Report all lines in the records that hold the string "sink".
___ Data extracts ___
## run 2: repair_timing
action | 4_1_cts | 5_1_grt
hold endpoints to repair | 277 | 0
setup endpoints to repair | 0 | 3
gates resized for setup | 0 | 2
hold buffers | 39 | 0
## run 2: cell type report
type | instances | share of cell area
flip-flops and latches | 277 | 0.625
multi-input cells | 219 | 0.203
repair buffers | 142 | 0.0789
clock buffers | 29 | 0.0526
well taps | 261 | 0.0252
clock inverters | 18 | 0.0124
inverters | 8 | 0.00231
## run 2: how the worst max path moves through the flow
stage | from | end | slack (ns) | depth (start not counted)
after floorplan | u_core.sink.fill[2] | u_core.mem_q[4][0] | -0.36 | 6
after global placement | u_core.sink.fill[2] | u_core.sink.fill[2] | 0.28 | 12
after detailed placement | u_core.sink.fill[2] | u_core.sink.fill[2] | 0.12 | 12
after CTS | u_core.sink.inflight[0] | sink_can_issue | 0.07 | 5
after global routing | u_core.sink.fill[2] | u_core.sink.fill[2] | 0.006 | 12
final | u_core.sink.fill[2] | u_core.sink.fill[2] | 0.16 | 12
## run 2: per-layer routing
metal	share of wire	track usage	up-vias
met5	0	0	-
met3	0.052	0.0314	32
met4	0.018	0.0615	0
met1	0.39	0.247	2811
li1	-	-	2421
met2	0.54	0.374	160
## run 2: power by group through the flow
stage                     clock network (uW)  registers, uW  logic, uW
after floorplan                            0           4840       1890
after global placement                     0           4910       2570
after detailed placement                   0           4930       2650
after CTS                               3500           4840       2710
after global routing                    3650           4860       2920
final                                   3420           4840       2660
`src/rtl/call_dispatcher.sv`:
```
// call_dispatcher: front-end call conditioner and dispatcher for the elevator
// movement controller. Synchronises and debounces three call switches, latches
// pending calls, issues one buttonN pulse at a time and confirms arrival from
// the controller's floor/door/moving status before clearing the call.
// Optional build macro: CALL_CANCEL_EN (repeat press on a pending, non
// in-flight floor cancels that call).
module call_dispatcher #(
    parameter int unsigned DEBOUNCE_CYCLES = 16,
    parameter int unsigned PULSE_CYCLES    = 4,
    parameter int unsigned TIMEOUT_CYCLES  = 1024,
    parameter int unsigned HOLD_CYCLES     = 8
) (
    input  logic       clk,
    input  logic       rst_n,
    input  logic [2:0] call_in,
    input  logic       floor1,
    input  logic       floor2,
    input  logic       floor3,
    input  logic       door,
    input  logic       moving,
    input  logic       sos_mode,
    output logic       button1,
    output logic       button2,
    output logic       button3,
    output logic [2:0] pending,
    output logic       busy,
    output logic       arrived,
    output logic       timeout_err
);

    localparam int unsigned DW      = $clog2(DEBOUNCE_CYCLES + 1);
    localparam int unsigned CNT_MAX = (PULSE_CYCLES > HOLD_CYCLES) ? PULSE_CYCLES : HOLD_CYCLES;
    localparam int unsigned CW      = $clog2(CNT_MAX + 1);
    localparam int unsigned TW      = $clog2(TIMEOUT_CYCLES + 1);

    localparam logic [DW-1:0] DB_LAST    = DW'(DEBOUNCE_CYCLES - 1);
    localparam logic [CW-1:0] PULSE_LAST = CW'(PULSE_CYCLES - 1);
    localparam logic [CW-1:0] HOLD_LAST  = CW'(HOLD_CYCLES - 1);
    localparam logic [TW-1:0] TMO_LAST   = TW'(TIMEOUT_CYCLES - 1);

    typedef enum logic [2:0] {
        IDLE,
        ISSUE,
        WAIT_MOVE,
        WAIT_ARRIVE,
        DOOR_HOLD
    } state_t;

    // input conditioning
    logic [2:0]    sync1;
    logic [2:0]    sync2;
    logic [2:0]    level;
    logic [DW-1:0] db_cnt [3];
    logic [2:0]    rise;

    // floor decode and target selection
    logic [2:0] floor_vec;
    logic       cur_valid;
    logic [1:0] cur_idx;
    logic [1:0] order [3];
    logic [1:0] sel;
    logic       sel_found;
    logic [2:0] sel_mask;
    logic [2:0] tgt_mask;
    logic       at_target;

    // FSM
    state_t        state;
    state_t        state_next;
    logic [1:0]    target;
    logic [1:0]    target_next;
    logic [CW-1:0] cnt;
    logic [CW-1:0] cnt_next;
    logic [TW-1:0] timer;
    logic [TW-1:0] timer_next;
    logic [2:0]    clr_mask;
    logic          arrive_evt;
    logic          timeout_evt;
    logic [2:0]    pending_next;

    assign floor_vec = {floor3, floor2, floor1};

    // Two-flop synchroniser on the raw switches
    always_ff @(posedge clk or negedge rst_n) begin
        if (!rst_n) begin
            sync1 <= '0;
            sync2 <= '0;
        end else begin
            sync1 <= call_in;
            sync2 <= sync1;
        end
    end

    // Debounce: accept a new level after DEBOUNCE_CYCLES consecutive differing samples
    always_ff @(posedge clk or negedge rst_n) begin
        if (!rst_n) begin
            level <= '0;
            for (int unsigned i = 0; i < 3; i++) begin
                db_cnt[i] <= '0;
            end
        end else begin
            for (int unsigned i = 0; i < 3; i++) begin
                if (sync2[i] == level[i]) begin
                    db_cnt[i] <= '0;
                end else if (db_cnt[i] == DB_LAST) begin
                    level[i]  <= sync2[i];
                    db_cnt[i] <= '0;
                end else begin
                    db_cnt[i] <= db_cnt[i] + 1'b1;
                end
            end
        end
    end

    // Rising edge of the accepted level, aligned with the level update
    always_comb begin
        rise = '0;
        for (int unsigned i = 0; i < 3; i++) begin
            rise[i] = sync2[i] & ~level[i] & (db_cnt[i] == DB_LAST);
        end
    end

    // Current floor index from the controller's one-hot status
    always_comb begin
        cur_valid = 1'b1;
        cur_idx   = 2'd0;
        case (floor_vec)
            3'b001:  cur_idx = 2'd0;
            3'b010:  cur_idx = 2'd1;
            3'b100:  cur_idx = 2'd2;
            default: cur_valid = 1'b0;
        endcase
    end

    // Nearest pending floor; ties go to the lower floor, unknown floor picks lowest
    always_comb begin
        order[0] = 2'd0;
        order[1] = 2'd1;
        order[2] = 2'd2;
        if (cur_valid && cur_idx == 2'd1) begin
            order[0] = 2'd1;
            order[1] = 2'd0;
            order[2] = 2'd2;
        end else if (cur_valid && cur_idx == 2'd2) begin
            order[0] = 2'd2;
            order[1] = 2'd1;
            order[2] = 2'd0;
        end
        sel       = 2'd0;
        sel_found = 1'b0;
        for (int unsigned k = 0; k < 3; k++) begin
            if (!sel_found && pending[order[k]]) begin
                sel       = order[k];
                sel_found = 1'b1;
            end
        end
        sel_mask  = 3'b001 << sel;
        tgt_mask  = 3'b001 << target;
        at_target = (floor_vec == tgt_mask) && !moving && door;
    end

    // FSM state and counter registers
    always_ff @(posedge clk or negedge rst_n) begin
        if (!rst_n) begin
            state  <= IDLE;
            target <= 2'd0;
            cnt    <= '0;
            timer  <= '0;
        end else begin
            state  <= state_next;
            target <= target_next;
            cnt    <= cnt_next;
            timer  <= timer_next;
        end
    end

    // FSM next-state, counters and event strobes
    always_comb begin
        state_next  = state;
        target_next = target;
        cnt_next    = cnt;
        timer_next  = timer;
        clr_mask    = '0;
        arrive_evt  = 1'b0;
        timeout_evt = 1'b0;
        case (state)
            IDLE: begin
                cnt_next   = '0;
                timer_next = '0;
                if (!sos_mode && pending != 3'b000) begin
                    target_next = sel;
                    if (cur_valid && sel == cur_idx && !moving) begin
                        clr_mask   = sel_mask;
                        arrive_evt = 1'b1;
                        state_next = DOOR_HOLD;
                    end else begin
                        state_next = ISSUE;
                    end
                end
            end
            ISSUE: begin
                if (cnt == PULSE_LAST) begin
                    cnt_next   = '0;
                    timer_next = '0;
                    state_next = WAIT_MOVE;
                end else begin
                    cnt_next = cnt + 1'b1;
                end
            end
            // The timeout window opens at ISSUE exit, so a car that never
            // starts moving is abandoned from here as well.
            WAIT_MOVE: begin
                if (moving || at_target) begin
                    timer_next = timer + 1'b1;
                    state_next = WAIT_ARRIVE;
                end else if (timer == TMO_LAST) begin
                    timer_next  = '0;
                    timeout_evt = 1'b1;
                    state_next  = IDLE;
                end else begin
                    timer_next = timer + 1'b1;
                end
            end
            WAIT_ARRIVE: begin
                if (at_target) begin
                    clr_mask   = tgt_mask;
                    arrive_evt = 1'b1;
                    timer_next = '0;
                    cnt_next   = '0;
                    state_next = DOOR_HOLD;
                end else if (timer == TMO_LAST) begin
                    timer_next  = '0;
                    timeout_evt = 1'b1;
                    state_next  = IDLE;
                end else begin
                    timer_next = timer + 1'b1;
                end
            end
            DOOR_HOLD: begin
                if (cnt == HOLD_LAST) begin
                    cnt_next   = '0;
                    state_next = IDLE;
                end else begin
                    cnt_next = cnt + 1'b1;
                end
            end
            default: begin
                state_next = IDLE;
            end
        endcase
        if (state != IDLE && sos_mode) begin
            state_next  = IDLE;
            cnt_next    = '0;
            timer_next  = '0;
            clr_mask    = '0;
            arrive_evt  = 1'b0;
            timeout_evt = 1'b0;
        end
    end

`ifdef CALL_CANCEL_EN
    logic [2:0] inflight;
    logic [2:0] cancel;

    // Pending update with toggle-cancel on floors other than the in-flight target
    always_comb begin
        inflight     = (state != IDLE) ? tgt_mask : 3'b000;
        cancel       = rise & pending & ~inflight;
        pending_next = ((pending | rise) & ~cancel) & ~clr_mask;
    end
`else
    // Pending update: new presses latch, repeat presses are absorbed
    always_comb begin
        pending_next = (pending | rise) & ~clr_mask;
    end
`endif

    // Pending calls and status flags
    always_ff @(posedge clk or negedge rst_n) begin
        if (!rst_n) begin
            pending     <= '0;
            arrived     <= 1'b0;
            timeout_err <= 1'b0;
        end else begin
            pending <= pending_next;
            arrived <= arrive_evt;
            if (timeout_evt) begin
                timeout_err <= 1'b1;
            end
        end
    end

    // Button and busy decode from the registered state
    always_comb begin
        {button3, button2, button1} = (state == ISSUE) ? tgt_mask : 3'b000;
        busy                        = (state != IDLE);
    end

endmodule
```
___
- [Answer space]
after floorplan | u_core.sink.fill[2] | u_core.mem_q[4][0] | -0.36 | 6
after global placement | u_core.sink.fill[2] | u_core.sink.fill[2] | 0.28 | 12
after detailed placement | u_core.sink.fill[2] | u_core.sink.fill[2] | 0.12 | 12
after CTS | u_core.sink.inflight[0] | sink_can_issue | 0.07 | 5
after global routing | u_core.sink.fill[2] | u_core.sink.fill[2] | 0.006 | 12
final | u_core.sink.fill[2] | u_core.sink.fill[2] | 0.16 | 12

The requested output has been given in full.